MaaT Touts 18-Month Data as Proof of Microbiome Therapy Viability

Microbiome biotech MaaT Pharma says it will market its pooled fecal treatment medicine for acute graft-versus-host disease (aGvHD) in two years based on data collected 18 months after the treatment’s long-running trial hold was removed.

A total of 140 patients with steroid-refractory or steroid-dependent gastrointestinal aGvHD who participated in the Pharma Early Access Program run by the French biotech were included in the 18-month data set. With a total survival rate of 54% at six months, 47% at a year, and 42% at 18 months, the findings clearly demonstrated a distinct survival edge among these individuals who were extensively pretreated.

The results showed that after 18 months, patients who reacted to MaaT013 had a substantially greater long-term survival rate (58% vs. 24%).

The pharmaceutical company also focused on 49 individuals whose conditions had not responded to steroids or Incyte’s Jakafi.

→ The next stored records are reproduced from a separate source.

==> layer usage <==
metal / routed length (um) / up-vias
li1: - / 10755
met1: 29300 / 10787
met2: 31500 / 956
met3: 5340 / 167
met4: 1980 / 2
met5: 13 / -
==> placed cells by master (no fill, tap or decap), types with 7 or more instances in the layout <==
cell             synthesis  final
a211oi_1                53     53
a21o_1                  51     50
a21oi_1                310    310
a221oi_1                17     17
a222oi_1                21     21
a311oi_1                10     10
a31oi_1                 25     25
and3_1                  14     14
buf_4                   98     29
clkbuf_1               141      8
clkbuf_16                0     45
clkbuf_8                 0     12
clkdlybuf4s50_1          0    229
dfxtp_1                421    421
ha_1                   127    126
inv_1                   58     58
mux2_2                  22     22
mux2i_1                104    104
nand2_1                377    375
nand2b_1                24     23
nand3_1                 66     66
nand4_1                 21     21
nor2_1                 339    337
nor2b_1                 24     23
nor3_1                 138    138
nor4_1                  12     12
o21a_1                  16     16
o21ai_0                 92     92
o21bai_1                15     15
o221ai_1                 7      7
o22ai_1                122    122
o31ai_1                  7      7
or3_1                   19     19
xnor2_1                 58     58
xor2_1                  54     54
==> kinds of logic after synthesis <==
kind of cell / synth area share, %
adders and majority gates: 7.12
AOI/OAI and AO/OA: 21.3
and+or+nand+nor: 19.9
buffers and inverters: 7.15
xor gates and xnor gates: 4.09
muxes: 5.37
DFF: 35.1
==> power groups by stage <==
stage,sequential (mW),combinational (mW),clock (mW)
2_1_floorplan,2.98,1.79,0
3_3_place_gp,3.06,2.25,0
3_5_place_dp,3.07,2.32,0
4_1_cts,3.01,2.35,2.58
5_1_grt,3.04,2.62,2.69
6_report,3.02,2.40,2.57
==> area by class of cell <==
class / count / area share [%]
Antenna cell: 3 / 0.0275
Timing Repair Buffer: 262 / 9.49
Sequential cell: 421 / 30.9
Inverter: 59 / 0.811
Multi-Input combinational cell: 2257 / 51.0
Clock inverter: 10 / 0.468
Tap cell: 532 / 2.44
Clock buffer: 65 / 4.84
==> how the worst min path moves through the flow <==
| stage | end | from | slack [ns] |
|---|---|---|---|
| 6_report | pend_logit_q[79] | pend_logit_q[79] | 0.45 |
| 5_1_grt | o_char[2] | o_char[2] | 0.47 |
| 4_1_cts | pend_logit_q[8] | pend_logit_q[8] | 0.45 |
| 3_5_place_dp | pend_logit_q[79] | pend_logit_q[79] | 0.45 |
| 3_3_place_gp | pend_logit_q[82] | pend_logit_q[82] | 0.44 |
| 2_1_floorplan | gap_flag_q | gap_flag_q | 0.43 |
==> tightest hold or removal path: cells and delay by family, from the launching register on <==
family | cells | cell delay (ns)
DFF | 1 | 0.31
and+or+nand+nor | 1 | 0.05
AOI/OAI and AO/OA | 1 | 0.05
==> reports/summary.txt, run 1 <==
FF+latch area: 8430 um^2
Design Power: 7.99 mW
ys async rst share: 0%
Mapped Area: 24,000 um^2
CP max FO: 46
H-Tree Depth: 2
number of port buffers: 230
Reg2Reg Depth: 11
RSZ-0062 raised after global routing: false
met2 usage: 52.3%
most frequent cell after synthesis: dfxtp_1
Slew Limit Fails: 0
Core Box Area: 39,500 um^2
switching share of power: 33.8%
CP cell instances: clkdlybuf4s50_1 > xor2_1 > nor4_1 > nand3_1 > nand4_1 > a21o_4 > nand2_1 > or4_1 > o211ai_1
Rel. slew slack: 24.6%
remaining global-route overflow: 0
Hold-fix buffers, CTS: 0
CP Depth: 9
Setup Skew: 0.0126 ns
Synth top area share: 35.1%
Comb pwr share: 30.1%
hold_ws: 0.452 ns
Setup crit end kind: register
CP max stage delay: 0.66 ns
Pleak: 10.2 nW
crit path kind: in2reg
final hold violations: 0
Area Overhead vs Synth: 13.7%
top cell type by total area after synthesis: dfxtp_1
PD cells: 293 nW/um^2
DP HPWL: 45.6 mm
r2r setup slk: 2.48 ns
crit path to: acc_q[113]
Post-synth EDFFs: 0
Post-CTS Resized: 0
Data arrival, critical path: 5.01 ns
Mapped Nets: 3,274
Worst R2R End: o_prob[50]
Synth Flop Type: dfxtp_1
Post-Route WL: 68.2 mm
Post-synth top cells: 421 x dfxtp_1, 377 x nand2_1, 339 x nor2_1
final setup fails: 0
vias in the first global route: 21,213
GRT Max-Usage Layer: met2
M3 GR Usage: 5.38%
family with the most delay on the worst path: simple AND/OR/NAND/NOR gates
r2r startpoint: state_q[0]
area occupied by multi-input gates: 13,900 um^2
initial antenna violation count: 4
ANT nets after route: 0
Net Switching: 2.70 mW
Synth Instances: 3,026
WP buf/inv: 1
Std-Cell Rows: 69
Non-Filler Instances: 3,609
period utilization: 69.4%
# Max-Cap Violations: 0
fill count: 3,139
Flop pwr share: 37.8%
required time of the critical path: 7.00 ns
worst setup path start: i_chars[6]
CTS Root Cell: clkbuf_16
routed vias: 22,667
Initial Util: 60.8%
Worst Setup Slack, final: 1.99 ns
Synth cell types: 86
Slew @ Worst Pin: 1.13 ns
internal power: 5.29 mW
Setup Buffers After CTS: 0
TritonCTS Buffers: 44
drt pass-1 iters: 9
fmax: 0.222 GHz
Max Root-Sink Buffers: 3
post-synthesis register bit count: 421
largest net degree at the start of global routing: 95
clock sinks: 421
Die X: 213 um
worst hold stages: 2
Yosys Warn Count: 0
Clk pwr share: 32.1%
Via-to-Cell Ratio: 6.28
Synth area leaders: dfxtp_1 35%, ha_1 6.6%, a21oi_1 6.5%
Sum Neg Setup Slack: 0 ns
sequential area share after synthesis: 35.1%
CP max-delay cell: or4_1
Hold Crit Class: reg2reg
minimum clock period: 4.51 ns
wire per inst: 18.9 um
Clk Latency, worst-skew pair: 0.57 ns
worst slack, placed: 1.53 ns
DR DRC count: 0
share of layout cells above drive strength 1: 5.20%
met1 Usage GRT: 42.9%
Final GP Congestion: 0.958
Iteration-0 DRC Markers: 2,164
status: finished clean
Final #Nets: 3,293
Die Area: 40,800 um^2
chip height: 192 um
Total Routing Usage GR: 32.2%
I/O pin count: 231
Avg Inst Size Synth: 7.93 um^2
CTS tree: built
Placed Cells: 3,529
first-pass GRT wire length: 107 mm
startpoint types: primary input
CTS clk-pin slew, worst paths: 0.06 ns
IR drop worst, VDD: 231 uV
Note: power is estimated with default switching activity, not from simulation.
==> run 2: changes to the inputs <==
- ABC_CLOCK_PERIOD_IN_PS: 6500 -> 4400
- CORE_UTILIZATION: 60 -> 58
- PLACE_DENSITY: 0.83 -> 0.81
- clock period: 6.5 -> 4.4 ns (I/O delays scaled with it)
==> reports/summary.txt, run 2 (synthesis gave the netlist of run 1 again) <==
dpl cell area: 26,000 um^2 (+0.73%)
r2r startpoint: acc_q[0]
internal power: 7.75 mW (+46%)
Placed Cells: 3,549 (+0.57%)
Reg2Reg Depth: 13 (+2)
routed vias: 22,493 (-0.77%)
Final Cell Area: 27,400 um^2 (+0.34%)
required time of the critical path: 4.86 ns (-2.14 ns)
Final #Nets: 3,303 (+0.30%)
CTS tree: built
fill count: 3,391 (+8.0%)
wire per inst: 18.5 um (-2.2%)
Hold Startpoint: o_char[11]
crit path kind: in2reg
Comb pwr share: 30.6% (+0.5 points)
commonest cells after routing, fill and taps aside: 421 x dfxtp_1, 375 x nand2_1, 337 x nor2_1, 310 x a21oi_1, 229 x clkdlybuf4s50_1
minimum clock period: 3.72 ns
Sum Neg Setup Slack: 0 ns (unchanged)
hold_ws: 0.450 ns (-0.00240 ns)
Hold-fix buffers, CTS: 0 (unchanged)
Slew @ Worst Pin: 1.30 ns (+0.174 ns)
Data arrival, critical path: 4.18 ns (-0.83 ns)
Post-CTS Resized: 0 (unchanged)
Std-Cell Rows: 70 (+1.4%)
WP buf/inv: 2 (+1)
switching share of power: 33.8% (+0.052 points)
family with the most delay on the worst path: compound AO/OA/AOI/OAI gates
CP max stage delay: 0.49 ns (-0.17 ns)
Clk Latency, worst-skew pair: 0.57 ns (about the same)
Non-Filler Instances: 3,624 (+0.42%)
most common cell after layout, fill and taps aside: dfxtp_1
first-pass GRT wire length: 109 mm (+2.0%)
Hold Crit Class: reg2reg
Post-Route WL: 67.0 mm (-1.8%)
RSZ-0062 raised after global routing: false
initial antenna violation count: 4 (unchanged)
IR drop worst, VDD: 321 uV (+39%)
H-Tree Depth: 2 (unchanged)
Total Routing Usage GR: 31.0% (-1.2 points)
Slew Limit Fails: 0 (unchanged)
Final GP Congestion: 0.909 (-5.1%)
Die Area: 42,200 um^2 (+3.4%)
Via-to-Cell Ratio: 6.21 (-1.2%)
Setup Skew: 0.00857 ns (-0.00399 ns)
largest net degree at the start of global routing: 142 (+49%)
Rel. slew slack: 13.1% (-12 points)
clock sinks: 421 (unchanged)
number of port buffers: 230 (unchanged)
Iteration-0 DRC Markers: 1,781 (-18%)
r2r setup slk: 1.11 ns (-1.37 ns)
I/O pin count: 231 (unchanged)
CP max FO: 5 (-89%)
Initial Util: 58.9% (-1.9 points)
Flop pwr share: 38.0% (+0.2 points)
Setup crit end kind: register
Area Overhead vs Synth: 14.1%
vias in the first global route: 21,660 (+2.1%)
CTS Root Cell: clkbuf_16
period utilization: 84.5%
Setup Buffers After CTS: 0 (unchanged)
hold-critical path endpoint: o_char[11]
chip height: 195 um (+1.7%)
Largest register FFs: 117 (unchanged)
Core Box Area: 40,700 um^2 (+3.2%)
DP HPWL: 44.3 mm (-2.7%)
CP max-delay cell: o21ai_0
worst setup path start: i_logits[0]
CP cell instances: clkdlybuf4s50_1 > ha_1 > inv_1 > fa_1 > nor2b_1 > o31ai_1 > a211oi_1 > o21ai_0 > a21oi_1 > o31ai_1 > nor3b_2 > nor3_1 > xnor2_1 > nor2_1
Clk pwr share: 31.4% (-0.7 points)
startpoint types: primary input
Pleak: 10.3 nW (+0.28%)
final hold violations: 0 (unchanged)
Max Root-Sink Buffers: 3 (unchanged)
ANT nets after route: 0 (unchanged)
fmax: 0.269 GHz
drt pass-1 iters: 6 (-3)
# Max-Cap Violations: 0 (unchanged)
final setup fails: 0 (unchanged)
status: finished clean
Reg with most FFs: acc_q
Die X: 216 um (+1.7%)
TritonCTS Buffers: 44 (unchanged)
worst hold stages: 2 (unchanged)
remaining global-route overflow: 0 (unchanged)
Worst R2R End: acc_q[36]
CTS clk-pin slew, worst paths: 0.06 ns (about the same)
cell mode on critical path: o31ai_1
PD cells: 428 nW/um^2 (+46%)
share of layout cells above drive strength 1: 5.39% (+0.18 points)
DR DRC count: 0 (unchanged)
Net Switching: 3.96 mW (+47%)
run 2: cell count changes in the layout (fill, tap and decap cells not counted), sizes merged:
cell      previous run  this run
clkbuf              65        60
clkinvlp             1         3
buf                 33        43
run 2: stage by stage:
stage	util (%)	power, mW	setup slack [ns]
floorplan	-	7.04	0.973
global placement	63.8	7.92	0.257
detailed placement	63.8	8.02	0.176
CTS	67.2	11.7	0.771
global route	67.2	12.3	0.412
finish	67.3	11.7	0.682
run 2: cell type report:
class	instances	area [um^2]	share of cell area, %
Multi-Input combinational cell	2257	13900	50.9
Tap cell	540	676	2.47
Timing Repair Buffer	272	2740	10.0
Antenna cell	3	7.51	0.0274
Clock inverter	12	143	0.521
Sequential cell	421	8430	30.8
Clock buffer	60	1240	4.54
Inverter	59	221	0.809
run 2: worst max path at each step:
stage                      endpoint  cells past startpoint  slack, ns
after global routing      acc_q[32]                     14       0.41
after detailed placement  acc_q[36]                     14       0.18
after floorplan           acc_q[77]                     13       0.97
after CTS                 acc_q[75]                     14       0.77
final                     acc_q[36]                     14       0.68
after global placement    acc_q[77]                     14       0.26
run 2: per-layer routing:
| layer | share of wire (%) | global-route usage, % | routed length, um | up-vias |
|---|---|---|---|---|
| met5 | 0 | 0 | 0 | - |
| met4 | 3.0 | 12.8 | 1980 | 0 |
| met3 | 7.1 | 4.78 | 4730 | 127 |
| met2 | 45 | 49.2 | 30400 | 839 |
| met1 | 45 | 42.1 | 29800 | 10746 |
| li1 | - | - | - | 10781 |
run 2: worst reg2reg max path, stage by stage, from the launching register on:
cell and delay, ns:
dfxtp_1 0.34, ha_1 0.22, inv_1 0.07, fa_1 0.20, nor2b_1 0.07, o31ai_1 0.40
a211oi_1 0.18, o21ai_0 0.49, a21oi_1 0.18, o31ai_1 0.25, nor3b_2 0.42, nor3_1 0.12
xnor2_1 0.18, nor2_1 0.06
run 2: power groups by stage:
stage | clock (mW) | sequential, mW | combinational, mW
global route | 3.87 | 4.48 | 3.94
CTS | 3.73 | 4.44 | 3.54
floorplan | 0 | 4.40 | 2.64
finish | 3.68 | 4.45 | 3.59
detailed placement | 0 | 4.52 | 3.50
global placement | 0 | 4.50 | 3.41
**src/rtl/uart_tx_fifo.sv**
```systemverilog
// Byte FIFO that queues host writes and launches them one at a time into a UART
// transmitter, waiting for tx_done between launches.
module uart_tx_fifo #(
   parameter int unsigned DEPTH  = 16,
   parameter int unsigned ADDR_W = $clog2(DEPTH)
) (
   input  logic              clk,
   input  logic              reset_n,
   input  logic              wr_en,
   input  logic [7:0]        wr_data,
   input  logic              flush,
   output logic              full,
   output logic              empty,
   output logic [ADDR_W:0]   count,
   output logic              overflow,
   output logic              tx_start,
   output logic [7:0]        tx_data,
   input  logic              tx_active,
   input  logic              tx_done
);

   typedef enum logic [0:0] {StIdle, StWaitDone} state_e;

   localparam logic [ADDR_W-1:0] PtrOne   = ADDR_W'(1);
   localparam logic [ADDR_W:0]   CntOne   = (ADDR_W+1)'(1);
   localparam logic [ADDR_W:0]   CntDepth = (ADDR_W+1)'(DEPTH);

   state_e              state_q, state_d;
   logic [ADDR_W-1:0]   wr_ptr_q, wr_ptr_d;
   logic [ADDR_W-1:0]   rd_ptr_q, rd_ptr_d;
   logic [ADDR_W:0]     count_q, count_d;
   logic                full_q, full_d;
   logic                empty_q, empty_d;
   logic                overflow_q, overflow_d;
   logic                tx_start_q, tx_start_d;
   logic [7:0]          tx_data_q, tx_data_d;
   logic [7:0]          mem_q [DEPTH];

   logic push;
   logic pop;

   // full is the registered flag, so a write when full is dropped even if a pop
   // frees a slot on the same edge.
   assign push = wr_en & ~full_q & ~flush;
   assign pop  = (state_q == StIdle) & ~empty_q & ~tx_active & ~flush;

   always_comb begin
      state_d    = state_q;
      wr_ptr_d   = wr_ptr_q;
      rd_ptr_d   = rd_ptr_q;
      count_d    = count_q;
      tx_start_d = 1'b0;
      tx_data_d  = tx_data_q;
      overflow_d = wr_en & full_q & ~flush;

      unique case (state_q)
         StIdle: begin
            if (pop) begin
               tx_start_d = 1'b1;
               tx_data_d  = mem_q[rd_ptr_q];
               state_d    = StWaitDone;
            end
         end
         StWaitDone: begin
            if (tx_done) begin
               state_d = StIdle;
            end
         end
         default: state_d = StIdle;
      endcase

      if (flush) begin
         wr_ptr_d = '0;
         rd_ptr_d = '0;
         count_d  = '0;
      end else begin
         if (push) begin
            wr_ptr_d = wr_ptr_q + PtrOne;
         end
         if (pop) begin
            rd_ptr_d = rd_ptr_q + PtrOne;
         end
         unique case ({push, pop})
            2'b10:   count_d = count_q + CntOne;
            2'b01:   count_d = count_q - CntOne;
            default: count_d = count_q;
         endcase
      end

      full_d  = (count_d == CntDepth);
      empty_d = (count_d == '0);
   end

   always_ff @(posedge clk or negedge reset_n) begin
      if (!reset_n) begin
         state_q    <= StIdle;
         wr_ptr_q   <= '0;
         rd_ptr_q   <= '0;
         count_q    <= '0;
         full_q     <= 1'b0;
         empty_q    <= 1'b1;
         overflow_q <= 1'b0;
         tx_start_q <= 1'b0;
         tx_data_q  <= 8'h00;
      end else begin
         state_q    <= state_d;
         wr_ptr_q   <= wr_ptr_d;
         rd_ptr_q   <= rd_ptr_d;
         count_q    <= count_d;
         full_q     <= full_d;
         empty_q    <= empty_d;
         overflow_q <= overflow_d;
         tx_start_q <= tx_start_d;
         tx_data_q  <= tx_data_d;
      end
   end

   // Storage is deliberately left unreset.
   always_ff @(posedge clk) begin
      if (push) begin
         mem_q[wr_ptr_q] <= wr_data;
      end
   end

   assign full     = full_q;
   assign empty    = empty_q;
   assign count    = count_q;
   assign overflow = overflow_q;
   assign tx_start = tx_start_q;
   assign tx_data  = tx_data_q;

endmodule

```
`src/rtl/ram8.sv`:
```
// -----------------------------------------------------------------------------
// ram8 -- small register-file RAM, 2^ADDR_W words of DATA_W bits.
//
// Storage is one flip-flop register per word. A load decoder turns
// (load, address) into a one-hot write strobe. An output multiplexer selects
// the addressed word.
//
// Reads are purely combinational. Writes land on the rising clock edge.
// A read of the address being written therefore shows the old word until the
// edge and the new word after it; there is no write-through path.
//
// Ports
//   clk      in   1        single clock, all state changes on rising edge
//   reset    in   1        synchronous active-high clear of every word
//   address  in   ADDR_W   word select for both read and write
//   in       in   DATA_W   write data
//   load     in   1        write enable, active-high
//   out      out  DATA_W   contents of word[address], zero latency
//
// Handshake: none. A write is accepted on every rising edge where load=1 and
// reset=0. A read is valid whenever address is stable.
// -----------------------------------------------------------------------------
module ram8 #(
    parameter int DATA_W = 16,
    parameter int ADDR_W = 3
) (
    input  logic              clk,
    input  logic              reset,
    input  logic [ADDR_W-1:0] address,
    input  logic [DATA_W-1:0] in,
    input  logic              load,
    output logic [DATA_W-1:0] out
);

    localparam int DEPTH = 1 << ADDR_W;

    // One independent register per word.
    logic [DATA_W-1:0] r_words [DEPTH];

    // One-hot write strobe per word.
    logic [DEPTH-1:0]  w_load_dec;

    // Load decoder (demux). The address covers the full depth, so every
    // address value selects exactly one distinct word.
    always_comb begin
        w_load_dec = '0;
        if (load) begin
            w_load_dec[address] = 1'b1;
        end
    end

    // Word registers. Reset is checked first, so a write that coincides with
    // reset is discarded.
    always_ff @(posedge clk) begin
        for (int i = 0; i < DEPTH; i++) begin
            if (reset) begin
                r_words[i] <= '0;
            end else if (w_load_dec[i]) begin
                r_words[i] <= in;
            end
        end
    end

    // Output multiplexer. This is a combinational read that follows address
    // immediately.
    assign out = r_words[address];

endmodule

```
`config.mk`:
```
export PLATFORM = sky130hd
export DESIGN_NAME = ram8
export DESIGN_NICKNAME = d
export VERILOG_FILES = /design/src/rtl/ram8.sv
export SDC_FILE = /design/constraint.sdc
export NUM_CORES = 1
export LEC_CHECK = 0
export CAP_MARGIN = 10
export CELL_PAD_IN_SITES_DETAIL_PLACEMENT = 1
export CELL_PAD_IN_SITES_GLOBAL_PLACEMENT = 1
export CORE_MARGIN = 3
export CORE_UTILIZATION = 44
export DETAILED_ROUTE_END_ITERATION = 16
export PLACE_DENSITY_LB_ADDON = 0.1
export SYNTH_ARGS = -nofsm -noshare
export SYNTH_HDL_FRONTEND = slang
export SYNTH_SLANG_ARGS = --single-unit
export TNS_END_PERCENT = 5
```
`constraint.sdc`:
```
create_clock -name clk -period 2.21 [get_ports clk]
set_input_delay 0.442 -clock clk [delete_from_list [all_inputs] [get_ports clk]]
set_output_delay 0.442 -clock clk [all_outputs]
set_load 0.01 [all_outputs]
```
==> results of run 1 <==
[metal layers]
| metal | up-vias | global-route usage [%] |
|---|---|---|
| met5 | - | 0 |
| met4 | 0 | 8.05 |
| met3 | 17 | 3.93 |
| met2 | 78 | 40.7 |
| met1 | 1973 | 27.9 |
| li1 | 1817 | - |
[timing repair]
action,CTS,global route
buffers inserted,0,0
setup endpoints to repair,16,16
pin swaps,0,1
hold buffers,0,0
cloned,1,0
resized for setup,34,22
[per-stage QoR]
| step | worst slack (ns) | area (sq um) | power, W | hold slack [ns] |
|---|---|---|---|---|
| after floorplan | -0.146 | 6020 | 0.00321 | 0.640 |
| after global placement | -0.606 | 7100 | 0.00357 | 1.29 |
| after detailed placement | -0.676 | 7100 | 0.00359 | 1.26 |
| after CTS | -0.0501 | 7690 | 0.00628 | 0.835 |
| after global routing | -0.0712 | 7650 | 0.00644 | 0.878 |
| final | -0.0208 | 7650 | 0.00622 | 0.834 |
[power by group]
| part | leakage (nW) | internal [W] | switching (W) |
|---|---|---|---|
| combinational | 1.43 | 0.000287 | 0.000345 |
| sequential | 1.24 | 0.00284 | 0.0000482 |
| clock | 0.274 | 0.00175 | 0.000955 |
| total | 2.95 | 0.00487 | 0.00135 |
[cell usage after synthesis (all sizes together)]
cell type,count
mux2i,30
a211o,15
and2,129
a22oi,15
buf,24
nor2b,1
a31o,4
nor3,2
or3b,1
clkbuf,7
a21oi,13
mux4,2
a21o,1
o211ai,15
nand2b,3
a21boi,2
inv,17
o21bai,3
nand3b,1
o32a,15
nor2,8
nand2,6
edfxtp,128
[area by class of cell]
cell class / instances / area share (%)
Clock buffer: 22 / 5.81
Multi-Input combinational cell: 266 / 26.0
Inverter: 17 / 0.834
Timing Repair Buffer: 102 / 12.7
Tap cell: 176 / 2.88
Sequential cell: 128 / 50.2
Clock inverter: 9 / 1.52
[kinds of logic after synthesis]
family | count (synthesis) | synth area share, %
flip-flops | 128 | 63.9
multiplexers | 32 | 5.74
AO/OA/AOI/OAI | 83 | 10.8
AND/OR/NAND/NOR | 151 | 15.8
buffers and inverters | 48 | 3.76
[worst max path at each step]
stage / slack, ns / to / startpoint
2_1_floorplan: -0.15 / r_words[6][0] / address[2]
3_3_place_gp: -0.61 / out[8] / address[2]
3_5_place_dp: -0.68 / out[8] / address[2]
4_1_cts: -0.05 / out[8] / address[1]
5_1_grt: -0.07 / out[15] / address[1]
6_report: -0.02 / out[15] / address[1]
==> results.txt, run 1 <==
Iteration-0 DRC Markers - 219
run status - finished, violations left
Finish-stage setup viols - 1
die height - 123 um
period utilization - 101%
maxcap violations - 0
Cells after Synth - 442
CTS tree - done
multi-input gate area in the final layout - 0.00199 sq mm
Tmin final - 2.23 ns
Setup crit start kind - input port
vias in the first global route - 4,233
H-tree depth - 4
clock tree sinks - 128
critical path peak fanout - 18
Data arrival, critical path - 1.79 ns
fraction of layout cells with a size suffix above 1 - 22.6%
Crit. End Element - output pin
Avg Cell Area, Syn - 13.6 sq um
failing checks - setup timing
Port Buffer Count - 37
Top Metal Used - met4
filler instances - 1,326
chip width - 123 um
Final #Nets - 554
CTS root buf - clkbuf_16
WHS Endpoint - r_words[3][14]
CP delay by family, top - buffers and inverters
WHS Path Cells - 2
Power Density - 812 mW/mm^2
GPL Wtd Cong - 0.797
register area share after synthesis - 63.9%
RSZ-0062 raised after global routing - yes
FF+latch area - 0.00384 sq mm
WP buf/inv - 4
Pre-antenna DRT Iters - 5
via count - 3,885
vias per cell - 5.40
Seq cells post-synth - 128
Final Non-Filler Cells - 720
# rows - 42
critical path's slowest cell - dlygate4sd2_1
syn nets - 464
Worst Slack Setup Final - -0.0208 ns
maximum vdd drop - 0.000542 V
Die Area - 0.0151 sq mm
Final Core Density - 57.5%
Total GRT Usage - 22.8%
Pleak - 2.95 nW
met3 routed WL - 621 um
most frequent cells in the layout - and2_1 (129), edfxtp_1 (128), buf_4 (48)
Critical Path RT - 1.77 ns
max FFs per register - 128
synthesis warning total - 0
IO Pins - 38
Crit path depth - 7
post-synthesis cell area - 0.00602 sq mm
fmax - 448 MHz
Longest Clk Path Bufs - 2
WL met1 - 6.67 mm
worst slew pin tran - 0.363 ns
DRT antenna net count - 0
Avg WL per Cell - 22.2 um
initial antenna violation count - 0
post-DP HPWL - 11.4 mm
most common cell after layout, fill and taps aside - and2_1
largest net degree at the start of global routing - 19
CP peak stage delay - 0.29 ns
Synth top area share - 63.9%
synthesis-to-layout area growth - 27.1%
Hold WC Path Type - input port to flip-flop
Hold Fails Final Rpt - 0
post-synth cell types - 28
setup TNS - -0.0208 ns
Num CTS Buffers - 17
Max transition margin - 75.8%
met2 WL - 8.47 mm
Top reg by flops - r_words
area of the core - 0.0133 sq mm
first-pass GRT wire length - 24.7 mm
GRT overflow - 0
Initial Utilization - 45.3%
Crit Path Category - input port to output pin
cell count after placement - 688
max-slew violations - 0
crit path cell chain - buf_2, buf_12, and2_1, buf_4, a22oi_1, o211ai_1, dlygate4sd2_1
hold wc startpoint - in[14]
DRC violations left - 0
wirelength, routed - 16.0 mm
largest area contributor in the netlist - edfxtp_1
biggest registers after layout - r_words: 128 flops
n_diodes - 0
top cells by area, synth - edfxtp_1 (64%), and2_1 (13%), mux2i_1 (5.0%)
Clock transition at path regs - 0.05 ns
Note: power is estimated with default switching activity, not from simulation.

The total response rate for the gastrointestinal system was 63% in this subset of patients, who are more similar to those in a current phase 3 study with MaaT013, compared to 52% in the whole cohort. This sample maintained an overall survival rate of 42% after 18 months.

MaaT CEO Herve Affagard shared his insights: “The confirmation of an improvement in 18-month survival, compared to the data already presented, by the company, at 12 months, reinforces our confidence in the ongoing development, notably the results of the current phase 3 trial.”

Affagard highlighted the substantial impact on patients and emphasized that this advancement sets their treatment apart, especially in comparison to current options with limited advantages and associated serious complications. Expressing optimism regarding a promising phase 3 result and the possibility of a commercial launch in 2026, Affagard stated the firm’s aim to secure a significant portion of the market for third-line patients, signifying a pivotal moment in managing this condition.

In order to increase the variety and uniformity of MaaT013, MaaT explored the possibility of merging feces samples contributed by various donors. However, the method proved to be a source of contention in the U.S., where the FDA placed a hold on advancing the medicine into phase 3 for aGvHD for 20 months, which was not removed until April 2023.

The biotechnology company is conducting a phase 2 research in conjunction with immune checkpoint inhibitors to assess the treatment for metastatic melanoma. This is in addition to the phase 3 investigation of MaaT013 in patients with advanced-stage aGvHD.

The firm also holds MaaT033, another clinical-stage drug that it describes as ‘microbiome ecosystem therapy’. Currently, it’s in a phase 1 study for amyotrophic lateral sclerosis as well as a phase 2 trial aiming to improve survival rates among individuals with blood cancer who have been recipients of a bone marrow transplant.